- [EXERCISE DESCRIPTION]: From the listing below, pull out all lines with "placement" in them.

- [GIVEN DATA]:
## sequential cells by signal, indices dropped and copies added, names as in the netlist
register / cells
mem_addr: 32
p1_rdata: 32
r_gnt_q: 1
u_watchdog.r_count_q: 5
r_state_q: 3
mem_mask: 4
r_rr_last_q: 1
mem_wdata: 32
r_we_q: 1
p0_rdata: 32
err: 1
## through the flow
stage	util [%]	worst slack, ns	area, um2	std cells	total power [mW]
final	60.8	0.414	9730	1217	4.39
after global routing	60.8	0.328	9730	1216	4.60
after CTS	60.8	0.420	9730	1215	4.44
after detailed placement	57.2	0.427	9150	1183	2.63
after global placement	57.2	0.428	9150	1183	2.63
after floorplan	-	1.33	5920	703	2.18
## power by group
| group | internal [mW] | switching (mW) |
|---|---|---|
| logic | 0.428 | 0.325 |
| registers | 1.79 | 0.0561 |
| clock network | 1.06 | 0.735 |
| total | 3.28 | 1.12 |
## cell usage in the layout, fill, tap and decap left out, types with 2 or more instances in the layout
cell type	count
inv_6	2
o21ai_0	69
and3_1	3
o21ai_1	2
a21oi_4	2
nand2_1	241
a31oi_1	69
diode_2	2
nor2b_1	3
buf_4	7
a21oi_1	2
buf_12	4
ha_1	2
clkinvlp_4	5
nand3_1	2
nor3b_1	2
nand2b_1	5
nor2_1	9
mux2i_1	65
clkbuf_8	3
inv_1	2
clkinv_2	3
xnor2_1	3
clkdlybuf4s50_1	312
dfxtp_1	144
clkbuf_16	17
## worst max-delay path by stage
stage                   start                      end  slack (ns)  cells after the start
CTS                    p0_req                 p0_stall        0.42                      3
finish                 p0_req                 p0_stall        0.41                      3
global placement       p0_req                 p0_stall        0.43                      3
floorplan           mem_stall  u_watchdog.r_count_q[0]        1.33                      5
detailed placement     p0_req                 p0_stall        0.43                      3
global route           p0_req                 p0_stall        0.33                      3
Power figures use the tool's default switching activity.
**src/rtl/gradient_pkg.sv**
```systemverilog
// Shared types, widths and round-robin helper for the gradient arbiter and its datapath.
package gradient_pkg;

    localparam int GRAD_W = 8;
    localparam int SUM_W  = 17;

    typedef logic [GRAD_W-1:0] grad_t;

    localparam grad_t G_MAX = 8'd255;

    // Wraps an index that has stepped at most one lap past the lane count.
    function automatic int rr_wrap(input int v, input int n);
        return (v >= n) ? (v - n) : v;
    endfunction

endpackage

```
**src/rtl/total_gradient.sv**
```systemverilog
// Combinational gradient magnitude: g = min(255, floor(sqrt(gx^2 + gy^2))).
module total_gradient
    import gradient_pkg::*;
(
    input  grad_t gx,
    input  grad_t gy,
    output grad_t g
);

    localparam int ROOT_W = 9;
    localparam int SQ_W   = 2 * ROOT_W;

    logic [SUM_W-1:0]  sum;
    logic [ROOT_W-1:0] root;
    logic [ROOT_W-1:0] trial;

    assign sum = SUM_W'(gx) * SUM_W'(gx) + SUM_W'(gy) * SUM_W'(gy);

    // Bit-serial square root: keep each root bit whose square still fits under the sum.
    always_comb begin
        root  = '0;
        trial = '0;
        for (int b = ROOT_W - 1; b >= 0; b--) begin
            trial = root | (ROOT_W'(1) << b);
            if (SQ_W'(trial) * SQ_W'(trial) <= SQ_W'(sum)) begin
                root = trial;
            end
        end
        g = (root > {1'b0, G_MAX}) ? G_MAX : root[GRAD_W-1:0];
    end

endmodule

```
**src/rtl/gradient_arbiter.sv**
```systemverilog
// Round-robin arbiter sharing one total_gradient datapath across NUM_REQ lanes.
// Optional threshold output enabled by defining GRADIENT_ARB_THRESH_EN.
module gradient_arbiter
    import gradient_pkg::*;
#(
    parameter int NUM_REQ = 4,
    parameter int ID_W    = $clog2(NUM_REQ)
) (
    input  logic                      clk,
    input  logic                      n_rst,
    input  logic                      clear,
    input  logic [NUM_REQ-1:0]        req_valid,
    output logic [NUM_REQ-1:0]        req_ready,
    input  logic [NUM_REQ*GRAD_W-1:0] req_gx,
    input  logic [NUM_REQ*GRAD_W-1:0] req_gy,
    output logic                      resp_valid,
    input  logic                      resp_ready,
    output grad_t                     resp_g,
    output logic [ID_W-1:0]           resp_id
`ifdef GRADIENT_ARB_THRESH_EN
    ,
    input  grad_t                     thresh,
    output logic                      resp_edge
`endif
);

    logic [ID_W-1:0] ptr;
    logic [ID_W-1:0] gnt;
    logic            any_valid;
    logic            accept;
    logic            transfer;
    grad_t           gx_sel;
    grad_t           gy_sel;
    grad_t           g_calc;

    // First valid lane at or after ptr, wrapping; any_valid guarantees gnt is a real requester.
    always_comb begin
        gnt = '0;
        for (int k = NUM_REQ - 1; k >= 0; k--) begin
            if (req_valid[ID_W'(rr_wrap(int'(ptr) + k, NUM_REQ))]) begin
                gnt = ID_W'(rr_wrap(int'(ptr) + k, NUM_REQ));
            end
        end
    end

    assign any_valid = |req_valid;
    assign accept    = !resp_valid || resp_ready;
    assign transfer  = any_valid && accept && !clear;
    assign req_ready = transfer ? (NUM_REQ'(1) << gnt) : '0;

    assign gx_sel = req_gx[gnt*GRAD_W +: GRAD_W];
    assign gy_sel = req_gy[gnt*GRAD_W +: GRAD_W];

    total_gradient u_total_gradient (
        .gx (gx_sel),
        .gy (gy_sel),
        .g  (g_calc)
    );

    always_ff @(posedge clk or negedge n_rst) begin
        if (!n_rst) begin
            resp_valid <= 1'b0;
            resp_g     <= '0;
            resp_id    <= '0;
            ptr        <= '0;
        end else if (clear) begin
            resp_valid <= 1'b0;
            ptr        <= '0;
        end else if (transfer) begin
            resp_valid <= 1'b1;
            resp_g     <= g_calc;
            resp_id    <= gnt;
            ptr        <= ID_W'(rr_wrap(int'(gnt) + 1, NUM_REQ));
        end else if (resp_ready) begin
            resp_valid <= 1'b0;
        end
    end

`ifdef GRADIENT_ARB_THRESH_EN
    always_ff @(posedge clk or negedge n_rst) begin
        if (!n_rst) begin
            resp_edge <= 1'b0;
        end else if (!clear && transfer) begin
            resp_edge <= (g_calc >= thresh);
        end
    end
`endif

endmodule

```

- [TASK SOLUTION]:
after detailed placement	57.2	0.427	9150	1183	2.63
after global placement	57.2	0.428	9150	1183	2.63
global placement       p0_req                 p0_stall        0.43                      3
detailed placement     p0_req                 p0_stall        0.43                      3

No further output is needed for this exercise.